Hans-Joachim Neumann aus Wismar und Heinz Zimmermann aus Schwerin sind trotz einer umfangreichen Suche immer noch nicht gefunden. Die Schweriner Kriminalisten holen sich Hilfe aus Berlin – den Leiter der Berliner Mordkommission Hans Lobbes. Hier gab es auch drei mysteriöse Todesfälle von Jungen.
Hans Lobbes ist sich sicher, dass Adolf Seefeld auch der Mörder dieser Kinder ist. Er vernimmt Seefeld psychologisch geschickt und lockt ihm zwar kein Geständnis ab, aber immerhin seine Aufenthaltsorte. Zeugen aus Schwerin bestätigen, dass Seefeld zu unterschiedlichen Zeiten mit den beiden vermissten Kindern gesehen wurde.
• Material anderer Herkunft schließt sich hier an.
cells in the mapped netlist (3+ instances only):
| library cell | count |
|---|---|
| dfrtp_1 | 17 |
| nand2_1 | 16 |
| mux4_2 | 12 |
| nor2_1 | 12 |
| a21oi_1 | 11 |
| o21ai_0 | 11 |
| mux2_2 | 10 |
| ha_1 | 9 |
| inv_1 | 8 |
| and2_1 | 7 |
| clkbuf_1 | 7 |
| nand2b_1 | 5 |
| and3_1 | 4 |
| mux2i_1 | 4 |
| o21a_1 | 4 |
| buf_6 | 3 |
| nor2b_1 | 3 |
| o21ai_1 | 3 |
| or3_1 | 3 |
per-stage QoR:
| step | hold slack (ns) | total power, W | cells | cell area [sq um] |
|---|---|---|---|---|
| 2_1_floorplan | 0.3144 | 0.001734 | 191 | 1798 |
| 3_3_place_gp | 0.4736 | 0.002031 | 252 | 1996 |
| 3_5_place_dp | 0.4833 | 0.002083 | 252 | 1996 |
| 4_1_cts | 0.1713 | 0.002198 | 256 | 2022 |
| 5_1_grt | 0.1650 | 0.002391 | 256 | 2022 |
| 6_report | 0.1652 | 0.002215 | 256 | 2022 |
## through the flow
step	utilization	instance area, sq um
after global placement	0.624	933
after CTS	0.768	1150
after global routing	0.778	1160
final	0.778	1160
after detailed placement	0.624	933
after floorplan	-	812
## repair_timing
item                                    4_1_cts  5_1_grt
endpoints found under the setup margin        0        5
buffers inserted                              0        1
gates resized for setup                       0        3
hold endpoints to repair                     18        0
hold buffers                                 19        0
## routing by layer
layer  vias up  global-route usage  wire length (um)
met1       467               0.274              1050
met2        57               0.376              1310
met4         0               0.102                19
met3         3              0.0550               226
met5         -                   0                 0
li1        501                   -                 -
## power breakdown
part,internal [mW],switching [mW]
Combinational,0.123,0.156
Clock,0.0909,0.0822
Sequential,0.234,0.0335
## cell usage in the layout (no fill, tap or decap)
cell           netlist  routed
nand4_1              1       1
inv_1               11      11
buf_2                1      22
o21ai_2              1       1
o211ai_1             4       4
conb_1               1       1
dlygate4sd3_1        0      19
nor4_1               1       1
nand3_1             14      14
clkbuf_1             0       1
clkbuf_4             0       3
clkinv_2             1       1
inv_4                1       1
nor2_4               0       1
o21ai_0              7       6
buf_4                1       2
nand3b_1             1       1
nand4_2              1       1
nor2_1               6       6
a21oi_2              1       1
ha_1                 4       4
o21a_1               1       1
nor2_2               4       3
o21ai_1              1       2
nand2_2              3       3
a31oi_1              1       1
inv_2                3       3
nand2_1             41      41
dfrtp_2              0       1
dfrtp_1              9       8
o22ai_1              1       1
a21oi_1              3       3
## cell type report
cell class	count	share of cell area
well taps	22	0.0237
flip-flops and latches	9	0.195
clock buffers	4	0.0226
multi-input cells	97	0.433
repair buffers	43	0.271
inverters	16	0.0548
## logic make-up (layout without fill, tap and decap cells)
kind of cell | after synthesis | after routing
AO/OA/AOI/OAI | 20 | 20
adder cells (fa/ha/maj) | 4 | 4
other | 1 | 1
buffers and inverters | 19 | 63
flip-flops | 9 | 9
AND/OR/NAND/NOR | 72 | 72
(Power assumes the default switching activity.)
### config.mk
export PLATFORM = sky130hd
export DESIGN_NAME = des_iter_core
export DESIGN_NICKNAME = d
export VERILOG_FILES = /design/src/rtl/des_iter_core.sv
export SDC_FILE = /design/constraint.sdc
export NUM_CORES = 1
export LEC_CHECK = 0
export ABC_AREA = 1
export ABC_CLOCK_PERIOD_IN_PS = 3000
export CORE_ASPECT_RATIO = 1.2
export CORE_MARGIN = 4
export CORE_UTILIZATION = 36
export DETAILED_ROUTE_END_ITERATION = 6
export SLEW_MARGIN = 20
export SYNTH_ARGS = -nofsm -noshare
export SYNTH_HDL_FRONTEND = slang
export SYNTH_HIERARCHICAL = 1
export SYNTH_SLANG_ARGS = --single-unit
### constraint.sdc
create_clock -name clk_i -period 3 [get_ports clk_i]
set_clock_uncertainty 0.05 [all_clocks]
set_input_delay 0.3 -clock clk_i [delete_from_list [all_inputs] [get_ports clk_i]]
set_output_delay 0.3 -clock clk_i [all_outputs]
set_load 0.05 [all_outputs]
### src/rtl/des_iter_core.sv
// Iterative DES engine: ROUNDS_PER_CYCLE Feistel rounds per clock, on-the-fly key schedule.
// Optional abort port enabled by defining DES_ITER_CORE_ABORT_EN.
module des_feistel (
    input  logic [31:0] l_i,
    input  logic [31:0] r_i,
    input  logic [47:0] k_i,
    output logic [31:0] l_o,
    output logic [31:0] r_o
);
    localparam int E_T [48] = '{
        32, 1, 2, 3, 4, 5, 4, 5, 6, 7, 8, 9,
        8, 9, 10, 11, 12, 13, 12, 13, 14, 15, 16, 17,
        16, 17, 18, 19, 20, 21, 20, 21, 22, 23, 24, 25,
        24, 25, 26, 27, 28, 29, 28, 29, 30, 31, 32, 1};
    localparam int P_T [32] = '{
        16, 7, 20, 21, 29, 12, 28, 17, 1, 15, 23, 26, 5, 18, 31, 10,
        2, 8, 24, 14, 32, 27, 3, 9, 19, 13, 30, 6, 22, 11, 4, 25};
    // Each box packed row-major, entry 0 in the top nibble.
    localparam logic [255:0] SB [8] = '{
        256'hE4D12FB83A6C59070F74E2D1A6CB953841E8D62BFC973A50FC8249175B3EA06D,
        256'hF18E6B34972DC05A3D47F28EC01A69B50E7BA4D158C6932FD8A13F42B67C05E9,
        256'hA09E63F51DC7B428D709346A285ECBF1D6498F30B12C5AE71AD069874FE3B52C,
        256'h7DE3069A1285BC4FD8B56F03472C1AE9A690CB7DF13E52843F06A1D8945BC72E,
        256'h2C417AB6853FD0E9EB2C47D150FA3986421BAD78F9C5630EB8C71E2D6F09A453,
        256'hC1AF92680D34E75BAF427C9561DE0B389EF528C3704A1DB6432C95FABE17608D,
        256'h4B2EF08D3C975A61D0B7491AE35C2F8614BDC37EAF6805926BD814A7950FE23C,
        256'hD2846FB1A93E50C71FD8A374C56B0E927B419CE206ADF35821E74A8DFC90356B};

    logic [47:0] e;
    logic [47:0] x;
    logic [31:0] s;
    logic [31:0] p;

    always_comb begin
        e = '0;
        for (int i = 0; i < 48; i++) e[6'(47 - i)] = r_i[5'(32 - E_T[i])];
    end

    assign x = e ^ k_i;

    for (genvar b = 0; b < 8; b++) begin : g_sbox
        logic [5:0] six;
        logic [5:0] idx;
        assign six = x[47 - 6*b -: 6];
        assign idx = {six[5], six[0], six[4:1]};
        assign s[31 - 4*b -: 4] = SB[b][8'(255 - 4*int'(idx)) -: 4];
    end

    always_comb begin
        p = '0;
        for (int i = 0; i < 32; i++) p[5'(31 - i)] = s[5'(32 - P_T[i])];
    end

    assign l_o = r_i;
    assign r_o = l_i ^ p;
endmodule
<file path="src/rtl/traffic_phase_scheduler.sv">
// ============================================================================
// Module   : traffic_phase_scheduler
// Brief    : Four-approach round-robin traffic light phase scheduler with
//            min/max green, yellow and all-red clearance timing. The optional
//            emergency preemption is built when EMERG_PREEMPT_EN is defined.
// Revision : 1.0 - initial release
// ============================================================================
`default_nettype none

module traffic_phase_scheduler #(
  parameter int MIN_GREEN   = 4,
  parameter int MAX_GREEN   = 10,
  parameter int YELLOW_TIME = 2,
  parameter int ALLRED_TIME = 1
) (
  input  logic       clk,
  input  logic       rst,
  input  logic [3:0] req,
`ifdef EMERG_PREEMPT_EN
  input  logic [3:0] emerg_req,
  output logic       preempt_active,
`endif
  output logic [2:0] light_N,
  output logic [2:0] light_E,
  output logic [2:0] light_S,
  output logic [2:0] light_W,
  output logic [1:0] active_dir,
  output logic [3:0] phase_timer
);

  typedef enum logic [1:0] {
    S_IDLE   = 2'd0,
    S_GREEN  = 2'd1,
    S_YELLOW = 2'd2,
    S_ALLRED = 2'd3
  } state_t;

  localparam logic [3:0] c_MIN_LAST    = 4'(MIN_GREEN - 1);
  localparam logic [3:0] c_MAX_LAST    = 4'(MAX_GREEN - 1);
  localparam logic [3:0] c_YELLOW_LAST = 4'(YELLOW_TIME - 1);
  localparam logic [3:0] c_ALLRED_LAST = 4'(ALLRED_TIME - 1);
  localparam logic [2:0] c_RED         = 3'b100;
  localparam logic [2:0] c_YELLOW      = 3'b010;
  localparam logic [2:0] c_GREEN       = 3'b001;

  state_t     r_state;
  state_t     w_next_state;
  logic [1:0] r_dir;
  logic [1:0] w_next_dir;
  logic [3:0] r_timer;
  logic [1:0] r_rr_ptr;
  logic [3:0] w_emerg;
  logic [3:0] w_own_mask;
  logic       w_others_req;
  logic [2:0] w_lights [4];

`ifdef EMERG_PREEMPT_EN
  logic r_preempt;

  assign w_emerg        = emerg_req;
  assign preempt_active = r_preempt;

  always_ff @(posedge clk) begin
    if (rst) r_preempt <= 1'b0;
    else     r_preempt <= |emerg_req;
  end
`else
  assign w_emerg = 4'b0000;
`endif

  // First set request scanning ptr, ptr+1, ... (mod 4).
  function automatic logic [1:0] f_rr_pick(input logic [3:0] r, input logic [1:0] p);
    logic [1:0] idx;
    f_rr_pick = p;
    for (int k = 3; k >= 0; k--) begin
      idx = p + 2'(k);
      if (r[idx]) f_rr_pick = idx;
    end
  endfunction

  function automatic logic [1:0] f_low_pick(input logic [3:0] e);
    f_low_pick = 2'd0;
    for (int k = 3; k >= 0; k--) begin
      if (e[k]) f_low_pick = 2'(k);
    end
  endfunction

  assign w_own_mask   = 4'b0001 << r_dir;
  assign w_others_req = |(req & ~w_own_mask);

  always_comb begin
    w_next_state = r_state;
    w_next_dir   = r_dir;
    case (r_state)
      S_IDLE: begin
        if (|w_emerg) begin
          w_next_state = S_GREEN;
          w_next_dir   = f_low_pick(w_emerg);
        end else if (|req) begin
          w_next_state = S_GREEN;
          w_next_dir   = f_rr_pick(req, r_rr_ptr);
        end
      end
      S_GREEN: begin
        if (|w_emerg) begin
          if (!w_emerg[r_dir]) w_next_state = S_YELLOW;
        end else if ((r_timer >= c_MIN_LAST && !req[r_dir]) ||
                     (r_timer >= c_MAX_LAST && w_others_req)) begin
          w_next_state = S_YELLOW;
        end
      end
      S_YELLOW: begin
        if (r_timer == c_YELLOW_LAST) w_next_state = S_ALLRED;
      end
      S_ALLRED: begin
        if (r_timer == c_ALLRED_LAST) begin
          if (|w_emerg) begin
            w_next_state = S_GREEN;
            w_next_dir   = f_low_pick(w_emerg);
          end else if (|req) begin
            w_next_state = S_GREEN;
            w_next_dir   = f_rr_pick(req, r_rr_ptr);
          end else begin
            w_next_state = S_IDLE;
          end
        end
      end
      default: w_next_state = S_IDLE;
    endcase
  end

  // Green timer saturates so a held approach never wraps the 4-bit counter.
  always_ff @(posedge clk) begin
    if (rst) begin
      r_state  <= S_IDLE;
      r_dir    <= 2'd0;
      r_timer  <= 4'd0;
      r_rr_ptr <= 2'd0;
    end else begin
      r_state <= w_next_state;
      r_dir   <= w_next_dir;
      if (w_next_state != r_state || r_state == S_IDLE)
        r_timer <= 4'd0;
      else if (!(r_state == S_GREEN && r_timer >= c_MAX_LAST))
        r_timer <= r_timer + 4'd1;
      if (r_state == S_YELLOW && w_next_state == S_ALLRED)
        r_rr_ptr <= r_dir + 2'd1;
    end
  end

  always_comb begin
    for (int k = 0; k < 4; k++) w_lights[k] = c_RED;
    if (r_state == S_GREEN)  w_lights[r_dir] = c_GREEN;
    if (r_state == S_YELLOW) w_lights[r_dir] = c_YELLOW;
  end

  assign light_N     = w_lights[0];
  assign light_E     = w_lights[1];
  assign light_S     = w_lights[2];
  assign light_W     = w_lights[3];
  assign active_dir  = r_dir;
  assign phase_timer = r_timer;

endmodule

`default_nettype wire

</file>
<file path="config.mk">
export PLATFORM = sky130hd
export DESIGN_NAME = traffic_phase_scheduler
export DESIGN_NICKNAME = d
export VERILOG_FILES = /design/src/rtl/traffic_phase_scheduler.sv
export SDC_FILE = /design/constraint.sdc
export NUM_CORES = 1
export LEC_CHECK = 0
export ABC_AREA = 1
export BUFFER_PORTS_ARGS = -buffer_cell sky130_fd_sc_hd__clkbuf_2
export CAP_MARGIN = 25
export CORE_MARGIN = 5
export CORE_UTILIZATION = 58
export DETAILED_ROUTE_END_ITERATION = 6
export HOLD_SLACK_MARGIN = 0.1
export PLACE_DENSITY = 0.84
export SLEW_MARGIN = 5
export SYNTH_ARGS = -nofsm -noshare
export SYNTH_HDL_FRONTEND = slang
export SYNTH_SLANG_ARGS = --single-unit
</file>
<file path="constraint.sdc">
create_clock -name clk -period 3.2 [get_ports clk]
set_clock_uncertainty 0.2 [all_clocks]
set_input_delay 0.16 -clock clk [delete_from_list [all_inputs] [get_ports clk]]
set_output_delay 0.16 -clock clk [all_outputs]
set_load 0.01 [all_outputs]
</file>
==> tab_implementation.tex, run 1 <==
\begin{tabular}{lr}
\hline
Metric & Value \\
\hline
\multicolumn{2}{l}{\textbf{Power}} \\
Power density relative to cell area & approximately 440 mW/mm² \\
Pint & 0.312 mW \\
Switching power total & 0.249 mW \\
P\_leak & 0.670 nW \\
Combinational share of power & 48.7\% \\
Fraction of power spent switching nets & around 44\% \\
Relative contribution of the clock network to total power & around a fifth \\
Part of the total power dissipated in sequential elements & 30.7\% \\
VDD IR-drop max & 0.327 mV \\
\multicolumn{2}{l}{\textbf{Timing}} \\
Remaining max-slew budget at the tightest pin & 74.5\% \\
Maximum clock frequency & 492 MHz \\
Count of endpoints failing setup in the final report & 0 \\
Final Cycle Share & between 60\% and 70\% \\
Slew @ Worst Pin & 382 ps \\
Max Slew Vio Count & 0 \\
TNS Setup & 0 ps \\
Unrepaired setup endpoints after global routing & false \\
Final hold violation count & 0 \\
Time the worst path needs with I/O delays and setup & around 2000 ps \\
Worst hold slack across all endpoints & 213 ps \\
Smallest setup slack after layout & 1170 ps \\
\multicolumn{2}{l}{\textbf{Drt}} \\
Total via count in the routed design & 1104 \\
DRT iter0 DRCs & 30 \\
Number of search-and-repair iterations in the first detailed-routing pass & 4 \\
DRC violations left & 0 \\
Wire length reported by the detailed router & 2410 µm \\
Vias per Instance & 5.00 \\
Number of nets still failing antenna checks after routing & 0 \\
WL/cell & between 10 and 15 µm \\
\multicolumn{2}{l}{\textbf{Critical path}} \\
CP Launch Type & flop \\
Worst path arrival time & 1670 ps \\
Critical Path End Type & primary output \\
Required time reported for the critical path endpoint & 2840 ps \\
Cells along the critical path & inv\_2, ha\_1, inv\_1, nor2\_1, a31o\_2, inv\_1, clkbuf\_2 \\
Crit path largest cell delay & 520 ps \\
Critical path class & flop to primary output \\
Worst-path fanout max & 9 \\
Slowest cell on crit path & dfxtp\_1 \\
Most common cell on crit path & inv\_1 \\
\multicolumn{2}{l}{\textbf{Clock tree}} \\
Number of buffers inserted during clock tree synthesis & 3 \\
Maximum level of the CTS H-tree & 1 \\
Worst-Skew Late Latency & roughly 270 ps \\
Setup repair bufs after CTS & 0 \\
Clock slew at reported path FFs & 70 ps \\
Number of clock sinks & 10 \\
Buffer levels on the longest clock path & 2 \\
Clock root buffer master & clkbuf\_4 \\
Clock tree from TritonCTS & yes \\
\multicolumn{2}{l}{\textbf{Placed design}} \\
Port buffer count & 23 \\
Placer's final routability congestion estimate & 0.864 \\
\# placed instances & 216 \\
Dpl hpwl & 1980 µm \\
Post-placement worst setup slack & 1390 ps \\
\multicolumn{2}{l}{\textbf{Global route}} \\
First-pass GRT wire length & 4270 µm \\
Total gr overflow & 0 \\
Number of antenna violations at the first check in global routing & 0 \\
Via count of the first global-routing pass & between 1000 and 1500 \\
Maximum number of pins on one net before global-route repair & 10 \\
Global-route usage over all layers & 19.9\% \\
\multicolumn{2}{l}{\textbf{Die}} \\
IO Count & 24 \\
Num rows & 15 \\
Area of the placeable core & 0.00176 mm² \\
Starting density of the core & 62.1\% \\
Vertical die dimension & between 50 and 60 µm \\
Die Wd & approximately 53 µm \\
Die area & 0.00286 mm² \\
\multicolumn{2}{l}{\textbf{Hold path}} \\
Worst min-delay path class & input port to flop \\
\multicolumn{2}{l}{\textbf{Run}} \\
Max-capacitance violation count & 0 \\
\multicolumn{2}{l}{\textbf{Yosys}} \\
Yosys warnings & 0 \\
Unique masters post-synth & 26 \\
Flops \& latches, synth & 10 \\
Cell area after technology mapping & 0.00109 mm² \\
Net Count, Synth & 188 \\
Gate count after technology mapping & 170 \\
Portion of the post-synthesis area used by sequential elements & 18.3\% \\
Mean instance size in the synthesized netlist & 6.44 µm² \\
\multicolumn{2}{l}{\textbf{Layout}} \\
Fraction of final layout cells sized beyond drive strength 1 & approximately 30\% \\
Final nets & 215 \\
N\_diodes & 0 \\
Share of the core filled with cells in the final layout & around 70\% \\
Post-layout instance count excluding filler cells & around 220 \\
Number of filler instances in the final layout & 168 \\
Area growth, synth to finish & 15.9\% \\
\multicolumn{2}{l}{\textbf{Outcome}} \\
Result of the run & complete, no violations \\
\hline
\end{tabular}
power groups by stage:
| stage | clock (mW) | sequential, mW | combinational [mW] |
|---|---|---|---|
| floorplan | 0 | 0.165 | 0.208 |
| global placement | 0 | 0.172 | 0.264 |
| detailed placement | 0 | 0.174 | 0.271 |
| CTS | 0.118 | 0.172 | 0.274 |
| global route | 0.121 | 0.176 | 0.309 |
| finish | 0.115 | 0.172 | 0.273 |
cells by family after synthesis:
logic type / Yosys count / synth area share (%)
simple gates: 94 / 41.9
xor+xnor: 3 / 2.40
compound gates: 17 / 10.7
flops: 10 / 18.3
buf+inv: 34 / 12.9
fa+ha+maj: 12 / 13.7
Am 31. Mai 1935 fordert Lobbes eine der besten Hundestaffeln der Welt an – die der Berliner Kriminalpolizei. Der berühmte Schäferhund „Schimmel“ findet einen Tag später die Stelle in einer Kiefernschonung, an der die Leiche von Heinz Zimmermann 30 Zentimeter tief vergraben ist. Am 20. Juni 1935 findet „Schimmel“, wieder in den Göhrener Tannen unweit der Ortschaft Krebsförden bei Schwerin und in der Nähe des „Grabes“ von Heinz Zimmermann, den ebenfalls vergrabenen Karl-Heinz Neumann.
Zwischenzeitlich wird die Beweislage für Adolf Seefeld immer erdrückender. Für die Zeiten, in der er im Gefängnis war, gibt es weder vermisste Kinder oder auf mysteriöse Weise zu Tode gekommen kleine Jungen, und an allen Orten, an denen toten Kinder aufgefunden wurden, war Seefeld anwesend. Das beweist auch ein Tagebuch, das bei ihm gefunden wurde.
Am 21. Januar 1936 wird in Schwerin der Prozess gegen Seefeld eröffnet; das Gerichtsverfahren wird vier Wochen dauern. Über 150 Zeugen und Sachverständige sagen aus, Sachbeweise gibt es nur wenige, zum Beispiel ein bei ihm gefundenes Tuch mit menschlichem Blut und das Tagebuch. Ein Geständnis legt Seefeld nicht ab.
Landgerichtsdirektor Dr. Sarkander spricht am 22. Februar 1936 von einem „restlos gelungenen Indizienbeweis“. Seefeld wird wegen zwölffachem Mord an Knaben (fünf bis 13 Jahre alt) zum Tod durch das Fallbeil verurteilt.
Aber das Urteil wird erst drei Monate später, und zwar am 23. Mai 1936, vollstreckt. Der Schweriner Kriminologe Michael Stricker schreibt dazu, dass es damals in Nazideutschland nicht zugelassen werden konnte, „dass ein ‚arbeitsscheuer niederer Mensch mit krankhaften und kriminellen Erbanlagen‘ arrogant und überheblich im Gerichtssaal auftritt und darüber noch die Frechheit besitzt, kein Geständnis abzulegen“.
Adolf Seefeld wird der Gestapo nach Berlin überstellt, um ihn durch eine „besondere Behandlung“ zum Geständnis zu bewegen. Unter der Folter gibt er alles zu, was man von ihm hören will. Er „gesteht“, die Jungen durch ein selbst gebrautes Mittel vergiftet zu haben.
Dennoch bleibt völlig offen, wie die Kinder zu Tode gekommen sind. Michael Stricker geht davon aus, dass Seefeld den Kindern einen wohlschmeckenden konzentrierten Aufguss aus einer Waldpflanze (vielleicht Maiglöckchen) verabreicht hatte. Ein Nachweis der biologischen Gifte war damals noch nicht möglich.
Wie viele Jungen er tatsächlich umgebracht hat, wird ebenfalls für immer ein Rätsel bleiben. Seefelds Wege führten bis nach Aachen, Süddeutschland und Schlesien, wo es auch vermisste und tote Kinder gab. Die Kapazitäten der Polizei reichten damals nicht aus, um alle diese Spuren zu verfolgen. Vor seinem ersten nachgewiesenen Mord im April 1933 war gegen Seefeld in zehn Fällen wegen Kindestötung ermittelt worden; ein Beweis glückte aber nie.